Screening of mutated Corynebacterium glutamicum Amylomaltase to identify amino acids involved in Large-ring cyclodextrin formation

Abstract

This research aims to screen for a mutated Corynebacterium glutamicum amylomaltase (CgAM) with altered large-ring cyclodextrin (LR-CD) production profile in order to identify amino acid residues involved in LR-CD formation. Initially, random mutagenesis and site-directed mutagenesis clones were screened for acceptable CgAM activity and subsequently screened for altered LR-CDs profiles. The result indicated that 1E5, H5 and E231Y CgAMs displayed altered LR-CDs product profiles from that of the WT CgAM. In this work, E231Y CgAM, of which Glu-231 was substituted by Tyr, was selected for further investigation. E231Y CgAM was successfully purified through DEAE FF™ and Phenyl FF™ column with the specific activity of 29.8 U/mg, purification fold of 29.8 and 5.84% yield. E231Y CgAM displayed optimum temperature at 35°C and 45 °C on starch transglycosylation and disproportionation activity, respectively. The optimum pH of E231Y was pH 6.5 on both activities. Temperature and pH stability of E231Y was similar to that of the WT. In comparison to WT, E23Y CgAM displayed higher disproportionation and cyclization activity but similar hydrolysis, coupling and starch degradation activity.

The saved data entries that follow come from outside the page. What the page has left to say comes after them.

**config.mk**
```make
export PLATFORM = sky130hd
export DESIGN_NAME = zii_autoconfig
export DESIGN_NICKNAME = d
export VERILOG_FILES = /design/src/rtl/zii_autoconfig.sv
export SDC_FILE = /design/constraint.sdc
export NUM_CORES = 1
export LEC_CHECK = 0
export ABC_CLOCK_PERIOD_IN_PS = 2000
export CAP_MARGIN = 20
export CORE_MARGIN = 2
export CORE_UTILIZATION = 43
export CTS_BUF_LIST = sky130_fd_sc_hd__clkbuf_2
export CTS_CLUSTER_DIAMETER = 200
export DETAILED_ROUTE_END_ITERATION = 8
export GPL_TIMING_DRIVEN = 0
export PLACE_DENSITY = 0.82
export SLEW_MARGIN = 10
export SYNTH_ARGS = -nofsm -noshare
export SYNTH_HDL_FRONTEND = slang
export SYNTH_SLANG_ARGS = --single-unit
```
**constraint.sdc**
```tcl
create_clock -name CLKCPU -period 2 [get_ports CLKCPU]
set_input_delay 0.3 -clock CLKCPU [delete_from_list [all_inputs] [get_ports CLKCPU]]
set_output_delay 0.3 -clock CLKCPU [all_outputs]
set_load 0.01 [all_outputs]
```
**src/rtl/zii_autoconfig.sv**
```systemverilog
// Zorro II AutoConfig responder: serves the nibble config ROM at $E8xxxx, latches BASE, then goes silent.
// Latency: 2 sync + max(WAIT_CYCLES,1) clocks to DSACK; releases 1 clock after synchronized AS rises.
module zii_autoconfig #(
    parameter logic [7:0]  PRODUCT      = 8'h01,
    parameter logic [15:0] MANUFACTURER = 16'h0A0D,
    parameter logic [31:0] SERIAL       = 32'h00000001,
    parameter logic [2:0]  SIZE_CODE    = 3'b000,
    parameter int unsigned WAIT_CYCLES  = 2
) (
    input  logic        CLKCPU,
    input  logic        RESET,
    input  logic        AS,
    input  logic        DS,
    input  logic        RW,
    input  logic [2:0]  FC,
    input  logic [23:0] A,
    input  logic [3:0]  DIN,
    output logic [3:0]  DOUT,
    output logic        DOE,
    output logic [1:0]  DSACK,
    output logic        CONFIGURED,
    output logic        SHUTUP,
    output logic [7:0]  BASE,
    output logic        RAM_MATCH
);

    typedef enum logic [1:0] {ST_IDLE, ST_WAIT, ST_ACK, ST_HOLD} state_t;

    localparam logic [2:0] WAIT_LOAD = 3'(WAIT_CYCLES);

    state_t      state_q, state_d;
    logic [2:0]  cnt_q, cnt_d;
    logic        as_meta_q, as_meta_d, as_s_q, as_s_d;
    logic        ds_meta_q, ds_meta_d, ds_s_q, ds_s_d;
    logic [3:0]  dout_q, dout_d;
    logic        doe_q, doe_d;
    logic [1:0]  dsack_q, dsack_d;
    logic        cfg_q, cfg_d, shut_q, shut_d;
    logic [7:0]  base_q, base_d;
    logic        hit, go_ack, do_ack;
    logic [3:0]  rom_nib;
    logic        unused_addr;

    assign unused_addr = ^{A[15:7], A[0]};

    assign hit    = ~as_s_q & (A[23:16] == 8'hE8) & (FC != 3'b111) & ~cfg_q & ~shut_q;
    // Writes must not ack until the data strobe says DIN is valid.
    assign go_ack = ~as_s_q & (RW | ~ds_s_q);

    always_comb begin
        rom_nib = 4'hF;
        case (A[6:1])
            6'd0:  rom_nib = 4'hC;
            6'd1:  rom_nib = {1'b0, SIZE_CODE};
            6'd2:  rom_nib = ~PRODUCT[7:4];
            6'd3:  rom_nib = ~PRODUCT[3:0];
            6'd8:  rom_nib = ~MANUFACTURER[15:12];
            6'd9:  rom_nib = ~MANUFACTURER[11:8];
            6'd10: rom_nib = ~MANUFACTURER[7:4];
            6'd11: rom_nib = ~MANUFACTURER[3:0];
            6'd12: rom_nib = ~SERIAL[31:28];
            6'd13: rom_nib = ~SERIAL[27:24];
            6'd14: rom_nib = ~SERIAL[23:20];
            6'd15: rom_nib = ~SERIAL[19:16];
            6'd16: rom_nib = ~SERIAL[15:12];
            6'd17: rom_nib = ~SERIAL[11:8];
            6'd18: rom_nib = ~SERIAL[7:4];
            6'd19: rom_nib = ~SERIAL[3:0];
            default: rom_nib = 4'hF;
        endcase
    end

    always_comb begin
        as_meta_d = AS;
        as_s_d    = as_meta_q;
        ds_meta_d = DS;
        ds_s_d    = ds_meta_q;
        state_d   = state_q;
        cnt_d     = cnt_q;
        dout_d    = dout_q;
        doe_d     = doe_q;
        dsack_d   = dsack_q;
        cfg_d     = cfg_q;
        shut_d    = shut_q;
        base_d    = base_q;
        do_ack    = 1'b0;

        case (state_q)
            ST_IDLE: begin
                dsack_d = 2'b11;
                doe_d   = 1'b0;
                if (hit) begin
                    if (WAIT_LOAD <= 3'd1 && go_ack) begin
                        do_ack = 1'b1;
                    end else begin
                        state_d = ST_WAIT;
                        cnt_d   = WAIT_LOAD;
                    end
                end
            end
            ST_WAIT: begin
                if (as_s_q) begin
                    state_d = ST_IDLE;
                end else begin
                    if (cnt_q > 3'd1) cnt_d = cnt_q - 3'd1;
                    if (cnt_q <= 3'd2 && go_ack) do_ack = 1'b1;
                end
            end
            ST_ACK, ST_HOLD: begin
                if (as_s_q) begin
                    state_d = ST_IDLE;
                    dsack_d = 2'b11;
                    doe_d   = 1'b0;
                end else begin
                    state_d = ST_HOLD;
                end
            end
            default: state_d = ST_IDLE;
        endcase

        if (do_ack) begin
            state_d = ST_ACK;
            dsack_d = 2'b10;
            cnt_d   = 3'd0;
            if (RW) begin
                dout_d = rom_nib;
                doe_d  = 1'b1;
            end else begin
                case (A[6:1])
                    6'd36: begin base_d[7:4] = DIN; cfg_d = 1'b1; end
                    6'd37: base_d[3:0] = DIN;
                    6'd38: shut_d = 1'b1;
                    default: ;
                endcase
            end
        end
    end

    always_ff @(posedge CLKCPU) begin
        if (!RESET) begin
            as_meta_q <= 1'b1;
            as_s_q    <= 1'b1;
            ds_meta_q <= 1'b1;
            ds_s_q    <= 1'b1;
            state_q   <= ST_IDLE;
            cnt_q     <= 3'd0;
            dout_q    <= 4'h0;
            doe_q     <= 1'b0;
            dsack_q   <= 2'b11;
            cfg_q     <= 1'b0;
            shut_q    <= 1'b0;
            base_q    <= 8'h00;
        end else begin
            as_meta_q <= as_meta_d;
            as_s_q    <= as_s_d;
            ds_meta_q <= ds_meta_d;
            ds_s_q    <= ds_s_d;
            state_q   <= state_d;
            cnt_q     <= cnt_d;
            dout_q    <= dout_d;
            doe_q     <= doe_d;
            dsack_q   <= dsack_d;
            cfg_q     <= cfg_d;
            shut_q    <= shut_d;
            base_q    <= base_d;
        end
    end

    assign DOUT       = dout_q;
    assign DOE        = doe_q;
    assign DSACK      = dsack_q;
    assign CONFIGURED = cfg_q;
    assign SHUTUP     = shut_q;
    assign BASE       = base_q;
    assign RAM_MATCH  = cfg_q & (A[23:21] == base_q[7:5]);

endmodule
```
## Yosys cells after proc, flatten, opt, wreduce, memory -nomap -nowiden

Memory sizes are Yosys's and may differ from the RTL's.
Index checks and enable logic that the tools add are counted.
W data, S select, Z words.

- Flip-flop bits (word level): 26
- Bits in latches: 0
- Bits in writable memories: 0
- Memory bits (read-only): 128
- Output and inout bits: 18
- Logic and storage cells: 85
- Memories: 1

Memory list:

| memory | words | width | read ports | clocked after Yosys merged registers in | write ports | line | source |
|---|---|---|---|---|---|---|---|
| (no name shown) | 32 | 4 | 1 | 0 | 0 | 52 | `case (A[6:1])` |

- $add $sub $neg: 1
- Multiply operators: 0
- Divide/modulo/power cells: 0
- Order comparisons: 2
- Eq/ne operators: 17
- Shifts and indexed selects: 0
- Muxes and demuxes: 20
- Bitwise gates (word level): 13
- Reduce and logical (&&, ||, !) cells: 16

Operator list:

| cell | number |
|---|---|
| $eq A6 B6 Y1 const B | 3 |
| $ne A3 B3 Y1 const B | 4 |
| $mux W2 | 5 |
| $ne A2 B2 Y1 const B | 5 |
| $reduce_and A2 Y1 | 5 |
| $mux W3 | 3 |
| $reduce_and A3 Y1 | 3 |
| $eq A8 B8 Y1 const B | 1 |
| $mux W1 | 7 |
| $and A1 B1 Y1 | 6 |
| $not A1 Y1 | 6 |
| $pmux W2 S3 | 1 |
| $pmux W3 S2 | 1 |
| $eq A2 B2 Y1 const B | 2 |
| $mux W4 | 1 |
| $pmux W2 S2 | 1 |
| $reduce_and A4 Y1 | 1 |
| $reduce_bool A2 Y1 | 2 |
| $reduce_or A2 Y1 | 2 |
| $eq A3 B3 Y1 | 1 |
| $gt A3 B1 Y1 const B | 1 |
| $le A3 B2 Y1 const B | 1 |
| $reduce_bool A3 Y1 | 1 |
| $sub A3 B1 Y3 const B | 1 |
| 5 further kinds | 5 |

## Logic depth before layout (Yosys ltp)

- Depth in word-level cells: 9
- Depth in mapped cells: 7

## Least setup slack after synthesis

No wires, ideal clock.

- Path kind: reg2reg
- Start point: register state_q[0]
- End point: register base_q[4] (netlist: BASE[4])
- Data arrival time: 1.623 ns
- Required time: 1.868 ns
- Setup slack: 0.244 ns
- Stages on the path, launching flop included: 6
- Clock period less this slack: 1.756 ns
- Path through: dfxtp_1 -> or3b_4 -> or4_4 -> buf_6 -> o21ai_1 -> a21oi_1

- Word-level cells in the longest chain between the ends: 3

RTL lines:

| item | line | source |
|---|---|---|
| start: declaration | 31 | `state_t state_q, state_d;` |
| start signal: assignment | 158 | `state_q <= state_d;` |
| $eq A2 B1 Y1 | 88 | `case (state_q)` |
| $mux W1 | 88 |  |
| $reduce_and A3 Y1 (no source line) | -- |  |
| end signal: assignment | 165 | `base_q <= base_d;` |
| end: declaration | 39 | `logic [7:0] base_q, base_d;` |

Every way passes these cells.
A chain may end at the register's enable or synchronous reset.

## Worst setup path in the final report

- Start point: register state_q[0]
- End point: register base_q[1] (netlist: BASE[1])

Same word-level chain as after synthesis.

==> reports/results.tsv <==
metric	value	unit
worst path bufs/invs	1	
clock root buffer master	clkbuf_2	
syn_nets	178	
area grow syn2layout	39.27	%
via count of the first global-routing pass	1176	
Pwr Density	470.7	mW/mm^2
largest net degree at the start of global routing	16	
RSZ-0062 raised after global routing	no	
worst path cell trace	or3b_4 -> or4_4 -> buf_6 -> o21ai_1 -> a21oi_1	
drt total wl	3051	um
dominant synthesized flop cell	dfxtp_1	
IO buf count	42	
die area	0.003304	mm^2
Antenna Nets Post-Route	0	
leak pwr	0.5809	nW
Worst path top cell family by delay	simple AND/OR/NAND/NOR gates	
die extent in y	57.48	um
Yosys top cell area share	40.69	%
Critical Path Source Type	register	
DR vias	1244	
initial antenna violation count	0	
Syn Area/Cell	8.848	um^2
# setup viols final	0	
Worst-Skew Late Latency	350	ps
data required time of the worst path	2270	ps
GPL Wtd Cong	0.7950	
Die W	57.48	um
Post-synth EDFFs	0	
outcome	complete, no violations	
critical path endpoint category	register	
Yosys cell types	45	
WL/cell	14.13	um
first-pass GRT wire length	4988	um
fin crit period	1906	ps
GRT overflow	0	
setup ws final	94.44	ps
Clock Tree Buf Depth	2	
num ports	54	
fin nets	225	
DRC errors left	0	
fmax	524.8	MHz
Slowest-stage cell, CP	or4_4	
synthesis warning total	0	
Clock transition at path regs	260	ps
CTS sink count	25	
ANT cells	0	
post-synthesis sequential area ratio	40.69	%
Synth area leader	dfxtp_1	
setup tns final	0	ps
worst-path maximum fanout	10	
most common cell in the synthesized netlist	dfxtp_1	
CP peak stage delay	530	ps
Area contributors post-synth	dfxtp_1 (41%), a21oi_1 (6.1%), nand3_1 (4.1%), o21ai_1 (3.7%), ha_1 (3.1%)	
Post-CTS Setup Repair Bufs	0	
Critical Path AT	2170	ps
GRT Total Usage	19.10	%
Core Box Area	0.002734	mm^2
Tot Pwr	806.3	uW
hpwl dp	2363	um
Synth Instances	139	
final worst path period share	95.28	%
Worst VDD drop	392.1	uV
Synth top cells by count	dfxtp_1 (25), a21oi_1 (15), nand3_1 (10), nor2_1 (10), o21ai_1 (9)	
DR vias/cell	5.759	
Max-cap violations	0	
Initial Util	44.99	%
Post-synth ARST share	0	%
DRT Pass-1 Iters	4	
FF+latch count, synth	25	
Max Slew Vio Count	0	
H-Tree Depth	1	
pre-CTS setup slack	-213.3	ps
Rows	19	
Final Hold Fails	0	
Num CTS Buffers	3	
Slew headroom	48.12	%
Initial DRC Count	39	
share of layout cells above drive strength 1	8.649	%
slew of the pin with the lowest slew margin	771.1	ps
Min-Delay Path Class	register to register	
CTS tree	built	
critical path class	register to register	
Post-Syn Area	0.001230	mm^2
Worst Skew	21.11	ps
## metrics by stage
stage	instances	util, %	instance area, um^2	hold slack, ps
after floorplan	139	-	1230	386.3
after global placement	212	61.78	1689	389.3
after detailed placement	212	61.78	1689	402.2
after CTS	216	62.56	1710	450.8
after global routing	216	62.65	1713	461.2
final	216	62.65	1713	444.7
## logic make-up after synthesis
family                     share of synthesized area (%)
xor gates and xnor gates                           2.137
AOI/OAI and AO/OA                                  20.14
other                                             0.3049
buffers and inverters                              4.373
and+or+nand+nor                                    29.30
DFF                                                40.69
adders and majority gates                          3.052
## cells in the final DEF (no fill, tap or decap), types with 3 or more instances in the layout
cell,n
clkdlybuf4s50_1,41
dfxtp_1,25
a21oi_1,15
nand3_1,10
nor2_1,10
o21ai_1,9
nor3_1,5
inv_1,4
nand3b_1,4
nand2b_1,4
nand2_1,3
clkbuf_1,3
nor4_1,3
o21ai_0,3
ha_1,3
clkbuf_2,3
## registers in the layout, indices dropped and copies added, names as in the netlist
name	cells
state_q	2
as_s_q	1
ds_meta_q	1
ds_s_q	1
CONFIGURED	1
cnt_q	3
DOE	1
DOUT	4
DSACK	1
as_meta_q	1
BASE	8
SHUTUP	1
## report_power, final
part / internal (mW) / switching (mW) / total [mW] / leakage [nW]
Combinational: 0.0578 / 0.0390 / 0.0967 / 0.366
Clock: 0.0464 / 0.158 / 0.204 / 0.0126
Sequential: 0.504 / 0.00204 / 0.506 / 0.202
Total: 0.608 / 0.199 / 0.806 / 0.581
## worst reg2reg max path, stage by stage (launching register included)
cell and delay (ps):
dfxtp_1 460, or3b_4 440, or4_4 530, buf_6 160, o21ai_1 150, a21oi_1 80
## timing repair
| item | in CTS | in global routing |
|---|---|---|
| pin swaps | 0 | 0 |
| resized for setup | 1 | 1 |
| endpoints found under the setup margin | 1 | 1 |
| hold buffers | 0 | 0 |
## final timing paths
path,startpoint,to,slack (ps),depth (start not counted)
worst min-delay path,as_meta_q,as_s_q,440,1
worst max-delay path,state_q[0],BASE[1],90,5
worst min register to register,as_meta_q,as_s_q,440,1
worst max register to register,state_q[0],BASE[1],90,5
## metal layers
layer	wire (um)	track usage (%)	up-vias
met4	32	6.645	0
met2	1425	31.82	59
met1	1340	23.94	570
li1	-	-	611
met5	0	0	-
met3	253	4.762	4
## final cells by class
class / count / area (um^2)
buffer: 6 / 35.03
clock buffer: 3 / 15.01
clock inverter: 1 / 7.507
fill: 239 / 1021
inverter: 5 / 18.77
multi-input combinational: 103 / 678.2
sequential: 25 / 500.5
tap: 31 / 38.79
timing repair buffer: 42 / 419.2
Power figures use the tool's default switching activity.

E231Y CgAM showed higher catalytic efficiency (kcat/Km) of starch transglycosylation, disproportionation and cyclization activities than WT CgAM. At 12 hr incubation, E231Y CgAM produced the principal CD of 22 to 24, while the principal CD of WT enzyme was 24 to 26. It seemed that E231Y was more effective on altering LR-CD product size than the WT. Circlular dichroism (CD) showed that there was no change in secondary structure of E231Y CgAM. These results suggested that Glu-231 may play a role in LR-CDs formation.